《紅樓夢》新敘

《紅樓夢》我以爲用《石頭記》好些。新敘
作者:陳獨秀
1921年4月

中土小說出於稗官,意在善述故事;西洋小說起於神話,亦意在善述故事;這時候小說歷史本沒有什麼區別。但西洋近代小說受了實證科學的方法之影響,變爲專重善寫人情一方面,善述故事一方面遂完全劃歸歷史範圍,這也是學術界底分工作用。

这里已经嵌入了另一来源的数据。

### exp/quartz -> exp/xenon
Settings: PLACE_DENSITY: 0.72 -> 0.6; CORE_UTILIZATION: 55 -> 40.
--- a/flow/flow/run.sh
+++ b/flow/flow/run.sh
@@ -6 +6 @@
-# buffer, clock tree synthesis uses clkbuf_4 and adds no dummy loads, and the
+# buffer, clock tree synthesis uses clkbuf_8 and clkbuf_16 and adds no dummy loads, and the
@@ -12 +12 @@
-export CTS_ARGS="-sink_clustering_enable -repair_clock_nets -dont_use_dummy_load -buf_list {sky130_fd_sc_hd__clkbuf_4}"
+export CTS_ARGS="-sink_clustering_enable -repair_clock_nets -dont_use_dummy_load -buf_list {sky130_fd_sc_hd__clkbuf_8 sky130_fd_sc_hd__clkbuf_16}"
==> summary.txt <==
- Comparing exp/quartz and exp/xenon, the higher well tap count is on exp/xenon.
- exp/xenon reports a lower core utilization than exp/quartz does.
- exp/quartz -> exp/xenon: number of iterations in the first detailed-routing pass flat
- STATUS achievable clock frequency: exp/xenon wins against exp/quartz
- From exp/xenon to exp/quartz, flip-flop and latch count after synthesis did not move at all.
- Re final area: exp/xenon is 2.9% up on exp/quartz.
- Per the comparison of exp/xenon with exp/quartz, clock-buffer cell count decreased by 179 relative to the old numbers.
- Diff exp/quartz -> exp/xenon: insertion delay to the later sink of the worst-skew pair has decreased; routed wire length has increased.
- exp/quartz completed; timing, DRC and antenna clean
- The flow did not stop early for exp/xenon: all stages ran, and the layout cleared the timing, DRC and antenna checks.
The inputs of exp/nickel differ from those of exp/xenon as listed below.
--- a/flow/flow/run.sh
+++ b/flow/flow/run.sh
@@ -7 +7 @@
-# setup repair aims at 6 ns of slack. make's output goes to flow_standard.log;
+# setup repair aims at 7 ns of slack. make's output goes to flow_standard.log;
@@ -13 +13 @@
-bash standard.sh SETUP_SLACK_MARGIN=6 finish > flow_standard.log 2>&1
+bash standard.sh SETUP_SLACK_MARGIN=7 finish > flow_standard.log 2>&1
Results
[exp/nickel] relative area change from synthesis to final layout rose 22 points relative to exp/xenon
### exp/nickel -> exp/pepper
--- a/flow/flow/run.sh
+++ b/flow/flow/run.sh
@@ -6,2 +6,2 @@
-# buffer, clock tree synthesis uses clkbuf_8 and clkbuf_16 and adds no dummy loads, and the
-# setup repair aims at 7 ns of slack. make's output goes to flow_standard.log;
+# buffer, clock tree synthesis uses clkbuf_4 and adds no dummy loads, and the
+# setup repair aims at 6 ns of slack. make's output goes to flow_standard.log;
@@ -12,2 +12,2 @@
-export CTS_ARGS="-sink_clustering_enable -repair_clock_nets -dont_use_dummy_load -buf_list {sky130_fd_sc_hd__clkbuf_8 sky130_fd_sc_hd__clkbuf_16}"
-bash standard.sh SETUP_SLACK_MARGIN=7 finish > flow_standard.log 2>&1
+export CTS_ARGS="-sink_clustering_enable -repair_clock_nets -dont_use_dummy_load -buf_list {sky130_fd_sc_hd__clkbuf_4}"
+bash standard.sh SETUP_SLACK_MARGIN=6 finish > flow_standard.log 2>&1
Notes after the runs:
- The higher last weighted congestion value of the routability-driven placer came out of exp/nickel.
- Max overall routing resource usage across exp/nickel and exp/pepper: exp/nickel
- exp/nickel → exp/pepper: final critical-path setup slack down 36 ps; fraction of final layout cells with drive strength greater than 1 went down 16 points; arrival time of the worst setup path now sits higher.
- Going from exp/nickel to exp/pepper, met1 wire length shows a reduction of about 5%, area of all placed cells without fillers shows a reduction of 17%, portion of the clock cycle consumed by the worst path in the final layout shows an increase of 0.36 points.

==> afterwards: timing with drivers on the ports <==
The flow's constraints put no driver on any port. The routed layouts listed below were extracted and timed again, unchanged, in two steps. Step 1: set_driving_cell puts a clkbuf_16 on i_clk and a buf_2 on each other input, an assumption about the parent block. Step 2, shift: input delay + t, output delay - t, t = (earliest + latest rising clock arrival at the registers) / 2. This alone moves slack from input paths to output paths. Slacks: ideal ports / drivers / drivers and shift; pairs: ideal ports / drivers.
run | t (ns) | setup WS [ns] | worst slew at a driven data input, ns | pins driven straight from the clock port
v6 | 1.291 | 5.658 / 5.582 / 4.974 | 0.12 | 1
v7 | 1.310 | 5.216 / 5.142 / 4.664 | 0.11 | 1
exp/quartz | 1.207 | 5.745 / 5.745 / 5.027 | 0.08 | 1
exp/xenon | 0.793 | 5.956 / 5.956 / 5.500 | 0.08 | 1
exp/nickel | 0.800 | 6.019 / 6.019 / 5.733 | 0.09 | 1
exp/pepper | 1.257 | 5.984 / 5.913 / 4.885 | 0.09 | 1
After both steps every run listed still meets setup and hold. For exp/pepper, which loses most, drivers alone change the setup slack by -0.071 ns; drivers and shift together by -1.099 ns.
This is an optimization exercise on Yosys and OpenROAD, whose aim is small area, a short achievable clock period and few clock cycles, not a production implementation.
In this exercise RTL edits were held to simulation tests only and were not proved equivalent to the original.
Power is estimated from default activity; no workload was simulated.

== job 103 ==
==> module sw_best_tracker, before the edit <==
module sw_best_tracker
#(
    parameter int P_XDROP = 40
) (
    input  logic        i_clk,
    input  logic        i_clear,
    input  logic        i_eval,
    input  logic [6:0]  i_step_max,      
    input  logic [3:0]  i_step_row,      
    output logic [6:0]  o_score,         
    output logic [3:0]  o_row,
    output logic [6:0]  o_col,
    output logic [6:0]  o_steps,         
    output logic        o_stop,
    output logic        o_stop_now       
);
    logic [6:0] best_u;      
    logic [6:0] best_x;      
    logic [3:0] row_q;
    logic [6:0] col_q;
    logic [6:0] steps_q;
    logic       stop_q;
    logic [7:0] max_xd;
    logic [6:0] next;
    logic       accept;
    logic       drop;
    assign accept = sw_pkg::ge7(i_step_max, best_u);
    assign max_xd = sw_pkg::add7(i_step_max, 7'(P_XDROP));
    assign drop   = !(max_xd[7] || sw_pkg::ge7(max_xd[6:0], best_u));
    assign next   = steps_q + 7'd1;
    assign o_stop_now = i_eval && !stop_q && drop;
    always_ff @(posedge i_clk) begin
        if (i_clear) begin
            best_u  <= 7'(sw_pkg::SCORE_OFS - 4);
            steps_q <= 7'd0;
            stop_q  <= 1'b0;
        end else if (i_eval && !stop_q) begin
            steps_q <= next;
            if (accept) begin
                best_u  <= i_step_max;
                best_x  <= i_step_max - 7'(sw_pkg::SCORE_OFS);
                row_q   <= i_step_row;
                col_q   <= next - 7'(i_step_row);
            end
            if (drop) begin
                stop_q <= 1'b1;
            end
        end
    end
    assign o_score = best_x;
    assign o_row   = row_q;
    assign o_col   = col_q;
    assign o_steps = steps_q;
    assign o_stop  = stop_q;
endmodule
What follows belongs to an exercise in optimizing a design on an open flow for small area, a short achievable clock period and few clock cycles; a production flow would make more cautious choices. Function was checked by simulation only, so behaviour that the tests miss may differ from the original.

==> flow/design.v <==
`timescale 1ns/1ps
module cnn_conv_top (
    input  logic        clk,
    input  logic        reset,
    input  logic        pix_valid,
    output logic        pix_ready,
    input  logic [7:0]  pix_byte,
    output logic        out_valid,
    input  logic        out_ready,
    output logic [15:0] out_data,
    output logic [2:0]  out_channel,
    output logic        out_last
);
    localparam int IMG   = 28;
    localparam int DEPTH = 2 * IMG + 3;
    logic [7:0]         in_byte;    
    logic               in_full;
    logic [DEPTH*8-1:0] sr;         
    logic [4:0]         row;        
    logic [4:0]         col;
    logic               busy;       
    logic [2:0]         cc;         
    logic [5:0]         oh;         
    logic               win_last;   
    logic               s1v;        
    logic               hold;       
    logic               hold_last;
    logic [2:0]         oc;         
    logic               ov;         
    logic take, push, issue, adv_out, s1_take, feed, is_win, full_nx, busy_nx;
    logic [7:0] q_new;
    assign q_new = 8'(({1'b0, in_byte} + 9'd1) >> 1);
    assign take    = pix_valid && pix_ready;
    assign adv_out = !ov || out_ready;
    assign issue   = adv_out && ((oc[2] && oc[1]) ? hold : s1v);
    assign s1_take = issue && !(oc[2] && oc[1]);
    assign feed    = busy && (!s1v || s1_take);
    assign push    = in_full && !busy;
    assign is_win  = (row >= 5'd2) && (col >= 5'd2);
    assign full_nx = take || (in_full && !push);
    assign busy_nx = push ? is_win : (busy && !(feed && cc == 3'd5));
    always_ff @(posedge clk) begin
        if (!in_full || push) in_byte <= pix_byte;
        if (push) sr <= {sr[(DEPTH-1)*8-1:0], q_new};
    end
    always_ff @(posedge clk) begin
        if (reset) begin
            in_full   <= 1'b0;
            pix_ready <= 1'b1;
            busy      <= 1'b0;
            cc        <= 3'd0;
            oh        <= 6'd1;
            s1v       <= 1'b0;
            hold      <= 1'b0;
            oc        <= 3'd0;
            row       <= 5'd0;
            col       <= 5'd0;
        end else begin
            in_full   <= full_nx;
            busy      <= busy_nx;
            pix_ready <= !full_nx || !busy_nx;
            s1v       <= feed || (s1v && !s1_take);
            if (issue) oc <= oc + 3'd1;
            if (issue && oc == 3'd7) hold <= 1'b0;
            if (feed && cc == 3'd5)  hold <= 1'b1;
            if (push) begin
                cc <= 3'd0;
                oh <= 6'd1;
                if (col == 5'(IMG - 1)) begin
                    col <= 5'd0;
                    row <= (row == 5'(IMG - 1)) ? 5'd0 : row + 5'd1;
                end else begin
                    col <= col + 5'd1;
                end
            end else if (feed) begin
                cc <= cc + 3'd1;
                oh <= {oh[4:0], oh[5]};
            end
        end
    end
    always_ff @(posedge clk) begin
        if (push) win_last <= (row == 5'(IMG - 1)) && (col == 5'(IMG - 1));
        if (feed && cc == 3'd5) hold_last <= win_last;
    end
    logic [7:0] a, b, c, d, e, f, g, h, i;
    assign a = sr[58*8 +: 8];
    assign b = sr[57*8 +: 8];
    assign c = sr[56*8 +: 8];
    assign d = sr[30*8 +: 8];
    assign e = sr[29*8 +: 8];
    assign f = sr[28*8 +: 8];
    assign g = sr[2*8 +: 8];
    assign h = sr[1*8 +: 8];
    assign i = sr[0*8 +: 8];
    logic [8:0]         r1_sa, r1_sb, r1_sc, r1_sd;
    logic signed [8:0]  r1_pn, r1_q4, r1_un, r1_vn6;  
    logic signed [11:0] r1_e12;     
    logic signed [8:0]  r1_em6;     
    logic [9:0]         r2_nac, r2_nbd;
    logic signed [10:0] r2_zz, r2_ww;              
    logic [10:0]        r3_n;
    logic signed [12:0] r4_y;
    logic signed [10:0] r4_v6;
    logic [14:0]        r5_v7;
    logic signed [13:0] n14, y14;
    logic signed [19:0] w7;
    assign n14 = $signed({3'd0, r3_n});
    assign y14 = 14'(r4_y);
    assign w7  = $signed({y14, 7'd50}) - 20'(y14 <<< 1) - 20'(y14);
    always_ff @(posedge clk) begin
        r1_sa  <= {1'b0, a} + {1'b0, i};
        r1_sb  <= {1'b0, b} + {1'b0, h};
        r1_sc  <= {1'b0, c} + {1'b0, g};
        r1_sd  <= {1'b0, d} + {1'b0, f};
        r1_pn  <= $signed({1'b0, i}) - $signed({1'b0, a});
        r1_q4  <= $signed({1'b0, g}) - $signed({1'b0, c}) + 9'sd4;
        r1_un  <= $signed({1'b0, h}) - $signed({1'b0, b});
        r1_vn6 <= $signed({1'b0, f}) - $signed({1'b0, d}) - 9'sd6;
        r1_e12 <= $signed({2'd0, e, 3'd0}) + $signed({3'd0, e, 2'd0}) - 12'sd12;
        r1_em6 <= 9'sd6 - $signed({1'b0, e});
        r2_nac <= {1'b0, r1_sa} + {1'b0, r1_sc};
        r2_nbd <= {1'b0, r1_sb} + {1'b0, r1_sd};
        r2_zz  <= 11'(14'(r1_q4) - (14'(r1_pn) <<< 1));
        r2_ww  <= 11'(14'sd28 - 14'(r1_un) - 14'(r1_vn6));
        r3_n   <= {1'b0, r2_nac} + {1'b0, r2_nbd};
        r4_y   <= 13'((n14 <<< 1) + n14 + 14'(r1_em6));
    end
    always_ff @(posedge clk) begin
        if (!hold) begin
            r4_v6 <= 11'((14'(r1_e12) - n14) >>> 2);
            if (y14 < 14'sd0)          r5_v7 <= 15'd0;
            else if (y14 > 14'sd2096)  r5_v7 <= 15'd32767;
            else                       r5_v7 <= w7[17:3];
        end
    end
    logic signed [13:0] se, si, spn, sq4, sun, svn6, ssb, ssd, szz, sww, oa, ob, oc_;
    assign se   = $signed({6'd0, e});
    assign si   = $signed({6'd0, i});
    assign spn  = 14'(r1_pn);
    assign sq4  = 14'(r1_q4);
    assign sun  = 14'(r1_un);
    assign svn6 = 14'(r1_vn6);
    assign ssb  = $signed({5'd0, r1_sb});
    assign ssd  = $signed({5'd0, r1_sd});
    assign szz  = 14'(r2_zz);
    assign sww  = 14'(r2_ww);
    logic signed [13:0] a0, b0, a1, b1, c1, a2, b2, c2, a3, b3, c3, a4, b4, c4, a5, b5, c5;
    assign a0 = (se <<< 3) | 14'sd1;    assign b0 = ~si;
    assign a1 = sq4 <<< 3;              assign b1 = sun <<< 3;     assign c1 = spn <<< 3;
    assign a2 = (spn <<< 2) | 14'sd1;   assign b2 = ~(sq4 <<< 2);  assign c2 = svn6 <<< 3;
    assign a3 = (se <<< 5) | 14'sd18;   assign b3 = ~(ssb <<< 3);  assign c3 = ~(ssd <<< 3);
    assign a4 = n14;                    assign b4 = ~(se <<< 1);   assign c4 = -14'sd47;
    assign a5 = szz <<< 1;              assign b5 = szz;           assign c5 = sww <<< 1;
    assign oa  = ({14{oh[0]}} & a0) | ({14{oh[1]}} & a1) | ({14{oh[2]}} & a2) |
                 ({14{oh[3]}} & a3) | ({14{oh[4]}} & a4) | ({14{oh[5]}} & a5);
    assign ob  = ({14{oh[0]}} & b0) | ({14{oh[1]}} & b1) | ({14{oh[2]}} & b2) |
                 ({14{oh[3]}} & b3) | ({14{oh[4]}} & b4) | ({14{oh[5]}} & b5);
    assign oc_ = ({14{oh[1]}} & c1) | ({14{oh[2]}} & c2) |
                 ({14{oh[3]}} & c3) | ({14{oh[4]}} & c4) | ({14{oh[5]}} & c5);
    logic [13:0] s1_s, s1_c, csa_s, csa_c;
    assign csa_s = oa ^ ob ^ oc_;
    assign csa_c = ((oa & ob) | (oa & oc_) | (ob & oc_)) << 1;
    always_ff @(posedge clk) begin
        if (feed) begin
            s1_s <= csa_s;
            s1_c <= csa_c;
        end
    end
    logic signed [13:0] t1;
    logic [15:0]        res;
    assign t1 = $signed(s1_s + s1_c);
    always_comb begin
        if (oc == 3'd7)      res = {1'b0, r5_v7};
        else if (oc == 3'd6) res = r4_v6[10] ? 16'd0 : {6'd0, r4_v6[9:0]};
        else                 res = t1[13] ? 16'd0 : {6'd0, t1[12:3]};
    end
    always_ff @(posedge clk) begin
        if (reset) begin
            out_valid <= 1'b0;
            ov        <= 1'b0;
        end else if (adv_out) begin
            out_valid <= issue;
            ov        <= issue;
        end
    end
    always_ff @(posedge clk) begin
        if (adv_out) begin
            out_data    <= res;
            out_channel <= oc;
            out_last    <= (oc == 3'd7) && hold_last;
        end
    end
endmodule
This design comes from an exercise in tuning for small area and a short achievable clock period on the open sky130 flow, not from production work. The RTL was checked by simulation tests, not by an equivalence proof against the original design. Power is estimated from default activity; no workload was simulated.

// wallace_mul
module wallace_mul (
	input  logic                  clk,
	input  logic                  rst_n,
	input  logic                  in_valid,
	input  logic [31:0]           a,
	input  logic [31:0]           b,
	output logic [63:0]           product,
	output logic                  out_valid
);
For scale: roughly 3,900 cells after synthesis, roughly 36,000 µm² of cells after synthesis.
clock: 3.5 ns
lec_check: 0
abc_area: 1
cap_margin: 20
core_margin: 2
core_utilization: 40
setup_slack_margin: 0.95
slew_margin: 20
standard.sh (not shown) runs the stock make flow with config.mk's settings and CLKGATE_MAP_FILE= SYNTH_SCRIPT=/design/flow/synth_recipe.tcl, a recipe that flattens the netlist after the stock synthesis.
==> flow/flow/run.sh <==
#!/bin/bash
# Standard layout, with one netlist step between synthesis and floorplan:
# fapol.py removes the inverters Yosys leaves around its full-adder cells
# (a full adder is self-dual, so it can work on complemented nets instead),
# and the port buffers are buf_4 cells.
set -euo pipefail
# Port buffers: a plain buffer, not the delay cell buffer_ports picks by default
export BUFFER_PORTS_ARGS="-buffer_cell sky130_fd_sc_hd__buf_4"
W=$PWD
R=$W/orfs/results/$FLOW_PLATFORM/wallace_mul/base
bash standard.sh $R/1_2_yosys.v > $W/synth.log 2>&1
cp $R/1_2_yosys.v $W/1_2_yosys.std.v
python3 $W/flow/fapol.py $W/1_2_yosys.std.v $R/1_2_yosys.v > $W/fapol.log 2>&1
bash standard.sh > $W/layout.log 2>&1
Other scripts of this flow, unchanged in this note and not shown: flow/flow/fapol.py
The baseline finished clean.
Then changed:
==> flow/flow/run.sh (replaced) <==
#!/bin/bash
# Standard layout with three changes:
# - if flow/abc.script exists, synthesis maps with it instead of ORFS's ABC script
#   (a copy of ORFS's scripts folder with only that file replaced; ABC maps the
#   combinational logic only, so registers and their names are the standard ones);
# - between synthesis and floorplan, fapol.py removes the inverters Yosys leaves
#   around its full-adder cells (a full adder is self-dual, so it can work on
#   complemented nets instead);
# - the port buffers are a plain buffer cell (PORT_BUF), not the delay cell
#   buffer_ports picks by default.
set -euo pipefail
W=$PWD
PORT_BUF=$(cat $W/flow/port_buf.txt 2>/dev/null || echo sky130_fd_sc_hd__buf_4)
export BUFFER_PORTS_ARGS="-buffer_cell $PORT_BUF"
if [[ -f $W/flow/abc.script ]]; then
  rm -rf $W/scripts_local
  cp -r $FLOW_HOME/scripts $W/scripts_local
  cp $W/flow/abc.script $W/scripts_local/abc_speed.script
  cp $W/flow/abc.script $W/scripts_local/abc_area.script
  export SCRIPTS_DIR=$W/scripts_local
fi
R=$W/orfs/results/$FLOW_PLATFORM/wallace_mul/base
bash standard.sh $R/1_2_yosys.v > $W/synth.log 2>&1
cp $R/1_2_yosys.v $W/1_2_yosys.std.v
python3 $W/flow/fapol.py $W/1_2_yosys.std.v $R/1_2_yosys.v > $W/fapol.log 2>&1
bash standard.sh > $W/layout.log 2>&1
==> flow/flow/port_buf.txt (new file) <==
sky130_fd_sc_hd__buf_1
Settings changed: CORE_UTILIZATION 40 to 55, CTS_BUF_LIST from default to sky130_fd_sc_hd__clkbuf_8, SETUP_SLACK_MARGIN 0.95 to 1.15.
Outcome: The new run produced a clean layout. Via count climbs by 4.6%. Design area is higher by 4.0%. Clock power is about the same. Total power is higher by 8.2%.
Then changed:
Settings changed: CORE_UTILIZATION 55 to 40, SETUP_SLACK_MARGIN 1.15 to 1.2, TNS_END_PERCENT from default to 10.
What happened: Utilization decreases by 19 points. Total power is lower by 5.2%. Clock skew increases by 0.015 ns. Count of clock-buffer cells in the layout falls by 8.

========
== pepper ==
wallace_mul, a different RTL version from the one above (not shown whole).
For scale: ~3,900 cells after synthesis, ~130 I/O pins, roughly 38,000 um2 of cells after synthesis.
==> flow/design.v (excerpt) <==
module wallace_mul (
	input  logic                  clk,
	input  logic                  rst_n,
	input  logic                  in_valid,
	input  logic [31:0]           a,
	input  logic [31:0]           b,
	output logic [63:0]           product,
	output logic                  out_valid
);
	logic one1;
	logic two2;
	logic ro3;
	logic rt4;
	logic rn5;
	logic one6;
	logic two7;
	logic ro8;
	logic rt9;
	logic rn10;
	logic one11;
	logic two12;
	logic ro13;
	logic rt14;
	logic rn15;
	logic one16;
	logic two17;
	logic ro18;
	logic rt19;
	logic rn20;
	logic one21;
	logic two22;
	logic ro23;
	logic rt24;
	logic rn25;
	logic one26;
	logic two27;
	logic ro28;
	logic rt29;
	logic rn30;
	logic one31;
	logic two32;
	logic ro33;
	logic rt34;
	logic rn35;
	logic one36;
	logic two37;
	logic ro38;
	logic rt39;
	logic rn40;
	logic one41;
	logic two42;
	logic ro43;
	logic rt44;
	logic rn45;
	logic one46;
	logic two47;
	logic ro48;
	logic rt49;
	logic rn50;
	logic one51;
	logic two52;
	logic ro53;
	logic rt54;
	logic rn55;
	logic one56;
	logic two57;
	logic ro58;
	logic rt59;
	logic rn60;
	logic one61;
	logic two62;
	logic ro63;
	logic rt64;
	logic rn65;
	logic one66;
	logic two67;
	logic ro68;
	logic rt69;
	logic rn70;
	logic one71;
	logic two72;
	logic ro73;
	logic rt74;
	logic rn75;
	logic one76;
	logic two77;
	logic ro78;
	logic rt79;
	logic rn80;
	logic rb81;
	logic ra82;
  ...
export LEC_CHECK = 0
export ABC_AREA = 1
export CAP_MARGIN = 20
export CORE_MARGIN = 2
export CORE_UTILIZATION = 40
export SETUP_SLACK_MARGIN = 1.3
export SLEW_MARGIN = 20
create_clock -name core_clock -period 3.5 [get_ports {clk}]
==> flow/flow/run.sh <==
#!/bin/bash
# Standard layout, with one netlist step between synthesis and floorplan:
# fapol.py removes the inverters Yosys leaves around its full-adder cells
# (a full adder is self-dual, so it can work on complemented nets instead),
# and the port buffers are buf_4 cells.
set -euo pipefail
# Port buffers: a plain buffer, not the delay cell buffer_ports picks by default
export BUFFER_PORTS_ARGS="-buffer_cell sky130_fd_sc_hd__buf_4"
W=$PWD
R=$W/orfs/results/$FLOW_PLATFORM/wallace_mul/base
bash standard.sh $R/1_2_yosys.v > $W/synth.log 2>&1
cp $R/1_2_yosys.v $W/1_2_yosys.std.v
python3 $W/flow/fapol.py $W/1_2_yosys.std.v $R/1_2_yosys.v > $W/fapol.log 2>&1
bash standard.sh > $W/layout.log 2>&1
Other scripts of this flow, unchanged in this note and not shown: flow/flow/fapol.py
Per the final summary, pepper finished and its layout is clean on timing, DRC and antenna.
### pepper -> maple
- SLEW_MARGIN changed from 20 to 5
- SETUP_SLACK_MARGIN changed from 1.3 to 1.1
- CAP_MARGIN changed from 20 to 5
Findings:
Any difference in number of port buffers between pepper and maple is small enough to ignore. Per the comparison of maple with pepper, number of standard cells in the final layout excluding fillers now smaller; area taken by flip-flops and latches now smaller; combinational power now smaller; total area of multi-input combinational cells now smaller. Count of inserted antenna diode cells (higher): pepper. Comparing pepper and maple, post-synthesis to final-layout area growth is higher on pepper. maple completed every stage of the flow, and the final layout passed the timing, DRC and antenna checks.
## Diff of input files: ember against maple
- a deleted ABC_AREA that had been 1
- a change of SLEW_MARGIN from 5 to 20
- a change of CAP_MARGIN from 5 to 20
==> flow/flow/run.sh <==
#!/bin/bash
# Standard layout with three changes:
# - if flow/abc.script exists, synthesis maps with it instead of ORFS's ABC script
#   (a copy of ORFS's scripts folder with only that file replaced; ABC maps the
#   combinational logic only, so registers and their names are the standard ones);
# - between synthesis and floorplan, fapol.py removes the inverters Yosys leaves
#   around its full-adder cells (a full adder is self-dual, so it can work on
#   complemented nets instead);
# - the port buffers are a plain buffer cell (PORT_BUF), not the delay cell
#   buffer_ports picks by default.
set -euo pipefail
W=$PWD
PORT_BUF=$(cat $W/flow/port_buf.txt 2>/dev/null || echo sky130_fd_sc_hd__buf_4)
export BUFFER_PORTS_ARGS="-buffer_cell $PORT_BUF"
if [[ -f $W/flow/abc.script ]]; then
  rm -rf $W/scripts_local
  cp -r $FLOW_HOME/scripts $W/scripts_local
  cp $W/flow/abc.script $W/scripts_local/abc_speed.script
  cp $W/flow/abc.script $W/scripts_local/abc_area.script
  export SCRIPTS_DIR=$W/scripts_local
fi
R=$W/orfs/results/$FLOW_PLATFORM/wallace_mul/base
bash standard.sh $R/1_2_yosys.v > $W/synth.log 2>&1
cp $R/1_2_yosys.v $W/1_2_yosys.std.v
python3 $W/flow/fapol.py $W/1_2_yosys.std.v $R/1_2_yosys.v > $W/fapol.log 2>&1
bash standard.sh > $W/layout.log 2>&1
==> flow/flow/abc.script (new file) <==
strash
dch
map -a
topo
stime -c
buffer -c
upsize -c
dnsize -c
==> comparison <==
When ember is set beside maple, its share of total power consumed by net switching turns out to be 0.68 points smaller. Transition time of the tightest slew-check pin was higher in maple than in ember. Reported for ember and maple, count of endpoints failing setup in the final report turned out identical to the last digit. Run comparison: maple most common library cell in the layout ignoring fill and taps sky130_fd_sc_hd__nand2_1; ember most common library cell in the layout ignoring fill and taps sky130_fd_sc_hd__dfxtp_1. Taking maple as the reference, in ember via count moved down; post-layout total power moved up; maximum frequency moved down; combinational power share moved up.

我們中國近代的小說,比起古代來自然是善寫人情的方面日漸發展,而善述故事的方面也同時發展;因此中國小說底內容和西洋小說大不相同,這就是小說家和歷史家沒有分工底緣故。以小說而兼歷史底作用,一方面減少小說底趣味,一方面又減少歷史底正確性,這種不分工的結果,至於兩敗俱傷。

我們中國歷來私人的歷史家很少,留心紀載當時歷史材料的歷史家更少;因此,我們要研究前代社會狀況,讀小說往往好過讀歷史;但是這種小說家兼任歷史家底習慣,終是小說歷史兩方面發達底障礙。

我們一方面希望有許多留心社會狀況的純粹歷史家出來,專任歷史底工作;一方面希望有許多留心社會心理的純粹小說家出來,專任小說底工作;分工進行,才是學術界底好現象。

拿這個理論來看《石頭記》,便可以看出作者善述故事和善寫人情兩種本領都有;但是他那種善述故事的本領,不但不能得讀者人人之歡迎,並且還有人覺得瑣屑可厭;因爲我們到底是把他當作小說讀的人多,把他當作史材研究的人少。

《石頭記》雖然有許多瑣屑可厭的地方,這不是作者因爲作者沒本領,乃是因爲歷史與小說未曾分工底緣故;這種瑣屑可厭,不但《石頭記》如此,他脫胎底《水滸》、《金瓶梅》,也都犯了同樣的毛病。

今後我們應當覺悟,我們領略《石頭記》應該領略他的善寫人情,不應該領略他的善述故事;今後我們更應該覺悟,我們做小說的人,只應該做善寫人情的小說,不應該作善述故事的小說。

什麼誨淫不誨淫,固然不是文學的批評法;拿什麼理想,什麼主義,什麼哲學思想來批評《石頭記》,也失了批評文學作品底旨趣;至於考證《石頭記》是指何代何人底事跡,這也是把《石頭記》當作善述故事的歷史,不是把他當作善寫人情的小說。

我嘗以爲如有名手將《石頭記》瑣屑的故事盡量刪削,單留下善寫人情的部分,可以算中國近代語的文學作品中代表著作。

一九二一年四月敘於廣州看雲樓。